『「百合映画」完全ガイド』20世紀日本映画ぶん
ちょうど一週間前、7月5日に始めた薬(コンサータ)のおかげで短文なら持続して読める程度にアタマの中が回復してきたので、リハビリを兼ねてレビューをしてみたいと思います。
お題は先月6月25日発行の星海社『「百合映画」完全ガイド』。
あとがきによれば「平均年齢が20代半ば程度のこわっぱ(自称)たち」8名(コワッパー8……すいません、つい……)による、国内外の312本の劇場公開映画(一部「にっかつロマンポルノ」作品も含む)についてのレビュー集です。
テーマ、本数ともに前代未聞であり、その意気やよし、と言うべきでしょう。
まずは、20世紀日本の映画に絞って32本をリストアップし、そのうちの18本についてメモ程度に感想を書いてみました(評価はやや辛目です)。
No. | タイトル | 製作年 | 筆者 | 鑑賞の有無 | 評価 | メモ |
1 | 港の日本娘 | 1933 | ふぢの | ○ | 興味深い | |
2 | 花つみ日記 | 1939 | ふぢの | △ | 文章は悪くないが空襲の年度を間違える致命的ミスが | |
3 | 野戦看護婦 | 1953 | ふぢの | △ | 当時のみんなに兵役経験があるわけではない(男性でもそうだが、特に女性にはない)。一般教養不足 | |
4 | 卍 | 1964 | ふぢの | △ | 業界内ハイコンテクストな話題は同人誌に留めておいて欲しい | |
5 | 美しさと哀しみと | 1965 | 児玉 | ○ | みたくなった。

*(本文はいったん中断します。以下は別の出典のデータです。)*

This is an optimization exercise on Yosys and OpenROAD, whose aim is small area, a short achievable clock period and few clock cycles per item, not a production implementation. Function was not checked in any run shown here: the RTL went through the layout flow alone.

==> flow/design.v (outline; a module is shown in full before it is edited, if it fits) <==
// module smlb_compositor: 132 lines
// module smlb_numer_cs: 498 lines
// module smlb_div255_cs: 933 lines
module smlb_compositor #(
    parameter H = 64                       
) (
    input  wire        clk,
    input  wire        rst,                
    input  wire        in_valid,
    output wire        in_ready,
    input  wire [47:0] in_src,
    input  wire [47:0] in_row,
    input  wire        in_last,
    input  wire [15:0] in_hwy,
    input  wire [2:0]  in_shift,
    input  wire [7:0]  in_bright,
    input  wire        in_ck_en,
    input  wire [47:0] in_ck_key,
    input  wire [15:0] in_ck_first,
    input  wire [15:0] in_ck_last,
    output reg         out_valid,
    input  wire        out_ready,
    output reg  [47:0] out_row,
    output reg         out_last,
    output reg  [1:0]  out_status
);
  // ...
==> flow/flow/run.sh <==
#!/bin/bash
# Standard layout, with the timing repair asked to leave a setup margin so
# that it works on the paths that set the achieved period.
set -e
bash standard.sh SETUP_SLACK_MARGIN=17.5 finish > standard.log 2>&1
==> flow/standard.sh <==
#!/bin/bash
# synth_recipe.tcl (not shown) runs the flow's synth.tcl, then flattens the netlist and writes it again
# the make line also repeats each setting of config.mk as NAME=value (left out here)
make -C /OpenROAD-flow-scripts/flow DESIGN_CONFIG=/design/flow/config.mk WORK_HOME=/design/flow/orfs CLKGATE_MAP_FILE= SYNTH_SCRIPT=/design/flow/synth_recipe.tcl "${@:-finish}"
==> flow/config.mk <==
export PLATFORM = sky130hd
export DESIGN_NAME = smlb_compositor
export DESIGN_NICKNAME = smlb_compositor
export VERILOG_FILES = /design/flow/design.v
export SDC_FILE = /design/flow/constraint.sdc
export NUM_CORES = 4
export LEC_CHECK = 0
export CAP_MARGIN = 20
export CORE_MARGIN = 2
export CORE_UTILIZATION = 40
export PLACE_DENSITY = 0.6
export SLEW_MARGIN = 20
==> flow/constraint.sdc <==
create_clock -name core_clock -period 24.0 [get_ports {clk}]
set_input_delay 4.8000 -clock core_clock [delete_from_list [all_inputs] [get_ports {clk}]]
set_output_delay 4.8000 -clock core_clock [all_outputs]
set_load 0.01 [all_outputs]
==> out/metrics.csv, run 1 <==
metric,value,unit
grt_busiest_layer,met2,
worst_clock_skew,0.0239,ns
worstSetupStartpointType,input pin,
yosysMostFrequentCell,inv_1,
synth_xor_area_share,2.16,%
core,78600,um^2
io_buffers,261,
worst-path-stages,6,
path_clk_slew,0.06,ns
async_reset_ff_share,0,%
seq_area_frac_synth,31.9,%
syn_inst,3163,
met1_length,37600,um
ys.flop_type,edfxtp_1,
wirelength,78800,um
status,finished clean,
fin_setup_tns,0,ns
n_tap_cell,1050,
final_util,46.8,%
drt-wirelength-per-cell,17.8,um
path_class,input pin to register,
netlist_top_cells_count,"inv_1 (575), fa_1 (420), a21oi_1 (322)",
grt_pass1_wl,125000,um
timing.fmax,156,MHz
min_path_cells,2,
worst_slack,17.58,ns
==> run 2: changes to the inputs <==
==> flow/run.sh (new file) <==
#!/bin/bash
# synth_recipe.tcl (not shown) runs the flow's synth.tcl, then flattens the netlist and writes it again
# the make line also repeats each setting of config.mk as NAME=value (left out here)
make -C /OpenROAD-flow-scripts/flow DESIGN_CONFIG=/design/flow/config.mk WORK_HOME=/design/flow/orfs CLKGATE_MAP_FILE= SYNTH_SCRIPT=/design/flow/synth_recipe.tcl finish
removed: flow/flow/run.sh
removed: flow/standard.sh
==> run 2 against run 1 <==
Utilization decreased by 0.15 points. Critical path depth increased by 3. Critical endpoint unchanged. Synthesized cell count unchanged. Flip-flop and latch count unchanged. Still clean on timing, DRC and antenna.
==> out/metrics.csv, run 2 <==
metric,value,unit,change
synthesis.nets,3971,,unchanged
status,finished clean,,unchanged
reg2reg_from,s1_shift[0],,unchanged
cts_setup_buffers,0,,was 2
largest_reg_flops,51,,unchanged
worst_clock_skew,0.0180,ns,was 0.0239 ns
maxCapViolCount,0,,unchanged
core,78600,um^2,unchanged
drt-wirelength-per-cell,18.0,um,was 17.8 um
grt_pass1_wl,127000,um,"was 125,000 um"
wirelength,79400,um,"was 78,800 um"
cts_hold_buf,0,,unchanged
cp-end-kind,register,,unchanged
synth_edf_count,299,,unchanged
grt_usage,19.9,%,was 19.7%
fp.dieW,285,um,unchanged
cp_slowest_cell,clkdlybuf4s50_1,,was nor4_1
root_buffer,clkbuf_16,,unchanged
synthTopCellsByArea,"edfxtp_1 (28%), fa_1 (27%), ha_1 (7.1%)",,unchanged
gr-total-overflow,0,,unchanged
die_area,81400,um^2,unchanged
grt_util_met2,30.9,%,was 29.9%
finalHoldViolCount,0,,unchanged
ff2ff_path_depth,13,,unchanged
crit_required,24.31,ns,was 24.35 ns
met3_usage,3.64,%,was 3.51%
drive_gt1_share,5.55,%,was 6.52%
grt_pass1_vias,22300,,was 21.9k
cts_sinks,355,,unchanged
netlist.area_leader.share,28.4,%,unchanged
cp.arrival,7.74,ns,was 6.76 ns
clk_latency,0.58,ns,was 0.61 ns
worstSetupStartpointType,input pin,,unchanged
finalNetCount,4144,,"was 4,147"
n_fill_cell,7432,,"was 7,464"
cp-endpoint,s1_skip,,unchanged
fin_setup_tns,0,ns,unchanged
rsz0062_at_grt,no,,was yes
min_path_type,register to register,,unchanged
route.detailed.drc,0,,unchanged
drt_pass1_iterations,6,,was 7
critPathMaxStageDelay,0.51,ns,was 0.46 ns
place_area,35100,um^2,"was 35,200 um^2"
cts_buffers,44,,was 45
dp_hpwl,62800,um,"was 62,100 um"
tritoncts,yes,,unchanged
path_cells,clkdlybuf4s50_1 -> ha_1 -> a21o_1 -> a21o_1 -> a211oi_1 -> o2111ai_1 -> a311o_1 -> a221oi_2 -> inv_1,,was clkdlybuf4s50_1 -> nor4_1 -> o2111ai_2 -> a311o_2 -> a221oi_4 -> inv_1
path_clk_slew,0.06,ns,about the same
n_antenna_cell,0,,was 1
finish.instance_area,36700,um^2,"was 36,800 um^2"
timing.fmax,135,MHz,was 156 MHz
relSlewSlack,27.7,%,was 28.5%
met1_usage,28.4,%,was 28.8%
yosysWarnings,1,,unchanged
rrSetupSlack,18.47,ns,was 18.48 ns
top_register,k_data,,unchanged
finalSetupViolations,0,,unchanged
mostFrequentLayoutCells,"inv_1 (574), fa_1 (420), a21oi_1 (322), nor2_1 (301), edfxtp_1 (299)",,"was inv_1 (568), fa_1 (420), a21oi_1 (320), nor2_1 (301), edfxtp_1 (299)"
critPathMaxFanout,9,,was 5
finalCritPeriodShare,31.0,%,was 26.7%
ios,262,,unchanged
avgSynthCellArea,10.0,um^2,unchanged
die_height,285,um,unchanged
netlist_top_cells_count,"inv_1 (575), fa_1 (420), a21oi_1 (322)",,unchanged
dr_total_vias,21900,,about the same
start_util,40.3,%,unchanged
slew_viol_final,0,,unchanged
grt_busiest_layer,met2,,unchanged
startpoint,in_hwy[3],,was in_ck_first[7]
synth-seq-cells,355,,unchanged
clock_path_buffers,3,,unchanged
worstMarginPinSlew,1.09,ns,was 1.05 ns
yosysMostFrequentCell,inv_1,,unchanged
rows,103,,unchanged
place_congestion,0.865,,was 0.846
seq_area_frac_synth,31.9,%,unchanged
path_class,input pin to register,,unchanged
synthToLayoutAreaGrowth,15.9,%,was 16.3%
syn_inst,3163,,unchanged
post_cts_resized,0,,was 32
synth.distinct_cells,77,,unchanged
async_reset_ff_share,0,%,unchanged
vias_per_cell,4.96,,was 4.94
final_common_cell,inv_1,,unchanged
r2r_end,s2_nr_b[8],,was s2_ng_b[16]
cp_common_cell,a21o_1,,
grt_antenna_before_repair,1,,was 5
synth_largest_area_cell,edfxtp_1,,unchanged
drt-initial-drc-count,1523,,"was 1,332"
ys.flop_type,edfxtp_1,,unchanged
final.min_clock_period,7.43,ns,was 6.42 ns
htreeDepth,2,,unchanged
regArea,10100,um^2,unchanged
syn_area,31600,um^2,unchanged
multi_input_area,18800,um^2,"was 18,900 um^2"
io_buffers,261,,unchanged
drt.antenna.violating_nets,0,,unchanged
grt_max_degree,99,,was 149
-- run 2: cell count changes in the layout (fill, tap and decap cells not counted), moves of 5 or more --
| cell | change |
|---|---|
| inv_2 | -5 |
| clkdlybuf4s50_1 | +16 |
| ha_1 | +6 |
| inv_1 | +6 |
| dlygate4sd2_1 | -7 |
| ha_4 | -5 |
-- run 2: worst max-delay path: cells and delay by family --
family / cells / cell delay (ns)
adder cells (fa/ha/maj): 1 / 0.37
AO/OA/AOI/OAI: 6 / 1.98
buffers and inverters: 2 / 0.58
-- run 2: metrics by stage --
stage               setup WS, ns  utilization (%)  instances  hold WS (ns)
global route               16.50             46.7       4418         0.462
floorplan                  13.83                -       3163         0.412
CTS                        16.57             46.6       4416         0.444
global placement           15.97             44.6       4337         0.428
finish                     16.57             46.7       4418         0.441
detailed placement         15.96             44.7       4338         0.430
-- run 2: area by class of cell --
type / instances / share of cell area [%]
multi-input combinational: 2078 / 51.2
sequential: 355 / 27.5
timing repair buffer: 282 / 7.61
inverter: 575 / 5.90
tap: 1050 / 3.58
clock buffer: 52 / 3.20
clock inverter: 26 / 0.989
-- run 2: logic make-up (layout without fill, tap and decap cells) --
logic type / Yosys count / in the layout / synth area share [%]
buffers and inverters: 730 / 935 / 8.81
AO/OA/AOI/OAI: 653 / 653 / 12.2
XOR/XNOR: 78 / 78 / 2.16
flip-flops: 355 / 355 / 31.9
AND/OR/NAND/NOR: 684 / 684 / 9.14
adder cells (fa/ha/maj): 599 / 599 / 33.6
multiplexers: 64 / 64 / 2.16
-- run 2: per-layer routing --
metal / wire length (um) / vias up
met4: 2280 / 2
li1: - / 10700
met3: 5630 / 106
met5: 13 / -
met1: 36700 / 10500
met2: 34800 / 693
-- run 2: worst min-delay path by stage --
stage / startpoint / end / cells after the start
floorplan: k_data[16] / k_data[16] / 2
global placement: k_data[16] / k_data[16] / 2
detailed placement: k_data[49] / k_data[49] / 2
CTS: k_data[49] / k_data[49] / 2
global route: k_data[49] / k_data[49] / 2
finish: k_data[49] / k_data[49] / 2

-- separate check: timing with driven ports --
No port has a modelled driver above. Below, the same layouts with a new extraction and two added sets of constraints.
Step 1 sets driving cells, clkbuf_16 on the clock port and buf_2 on the other inputs (assumed; they add their load-dependent delay and slew).
Step 2, shift: input delay + t, output delay - t, t = (earliest + latest rising clock arrival at the registers) / 2. This alone moves slack from input paths to output paths.
a / b / c = no drivers / after step 1 / after step 2; a / b = the first two.
| run | t (ns) | slack for setup (ns) | hold WS [ns] |
|---|---|---|---|
| run 1 | 0.661 | 17.584 / 17.593 / 16.932 | 0.450 / 0.450 / 0.450 |
| run 2 | 0.629 | 16.565 / 16.605 / 15.976 | 0.441 / 0.441 / 0.441 |
After both steps setup and hold are still met in every run listed. The setup slack of run 1, which loses most, moves by +0.009 ns with the drivers and by -0.652 ns with both steps.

映画ガイドの見本といえる好文章 | |
6 | 残酷おんな情死 | 1970 | ふぢの | |||
7 | 火星の女 | 1977 | ふぢの | |||
8 | 悲恋物語 | 1977 | ふぢの | |||
9 | Keiko | 1979 | ふぢの | |||
10 | 風たちの午後 | 1980 | ふぢの | ○ | △ | 不親切。内容は完全に忘れているが再見する気にさせられない |
11 | 神田川淫乱戦争 | 1983 | ふぢの | |||
12 | セーラー服 百合族 | 1983 | ふぢの | |||
13 | OL百合族19歳 | 1984 | ふぢの | ◎ | ○ | 「携帯電話をぶん投げる」? 当時,携帯なかったんだけど… |
14 | イみてーしょん、インテリあ | 1985 | ふぢの | |||
15 | クララ白書 少女隊PHOON | 1985 | ふぢの | |||
16 | 恋文 | 1985 | 高橋 | ○ | ちょっとみたくなった | |
282 | ドラえもん のび太の鉄人兵団 | 1986 | 将来 | ○ | ○ | 俄然2011年公開のリメイク版というのに興味が湧いた |
18 | 猫のように | 1988 | ふぢの | ? | ○ | 文章は不安定ながら再見?したくなった |
19 | りぼん RE-BORN | 1988 | ふぢの | ? | ○ | 小説版を読んだのだったか、映画はみたのか、忘れてしまいました…… |
17 | 1999年の夏休み | 1988 | 将来 | ◎ | ○ | 『デーミアン』にこだわりを感じます |
20 | 櫻の園 | 1990 | ふぢの | ◎ | △ | 思い入れ過多のあまりか、記述が偏っていて情報不足 |
21 | TOKYO BLOOD | 1993 | ふぢの | |||
22 | 愛の新世界 | 1994 | ふぢの | |||
23 | ナチュラル・ウーマン | 1994 | ふぢの | ○ | ☓ | なんと中島『櫻の園』ひろ子への言及なし |
24 | 本番レズ 恥ずかしい体位 | 1994 | 牛久 | ☓ | 「百合」についての言及なし | |
25 | ルビーフルーツ | 1995 | ふぢの | |||
26 | KOKKURI こっくりさん | 1997 | 牛久 | ☓ | 「百合」についての言及なし | |
27 | バウンス ko GALS | 1997 | 牛久 | ☓ | 「百合」についての言及なし | |
28 | 落下する夕方 | 1998 | ふぢの | |||
283 | 少女革命ウテナ アドゥレセンス黙示録 |
1999 | 将来 | ○ | ○ | 思い入れをぎりぎり踏みとどまった感じ だがガイドとしてはネタバレし過ぎでは? |
29 | ギプス | 2000 | ふぢの | |||
30 | LOVE / JUICE | 2000 | ふぢの |
全体的に校閲がなっておらず、新潮社に次ぐ実力の校閲部と音に聞こえた講談社の子会社の仕事とは到底思えません。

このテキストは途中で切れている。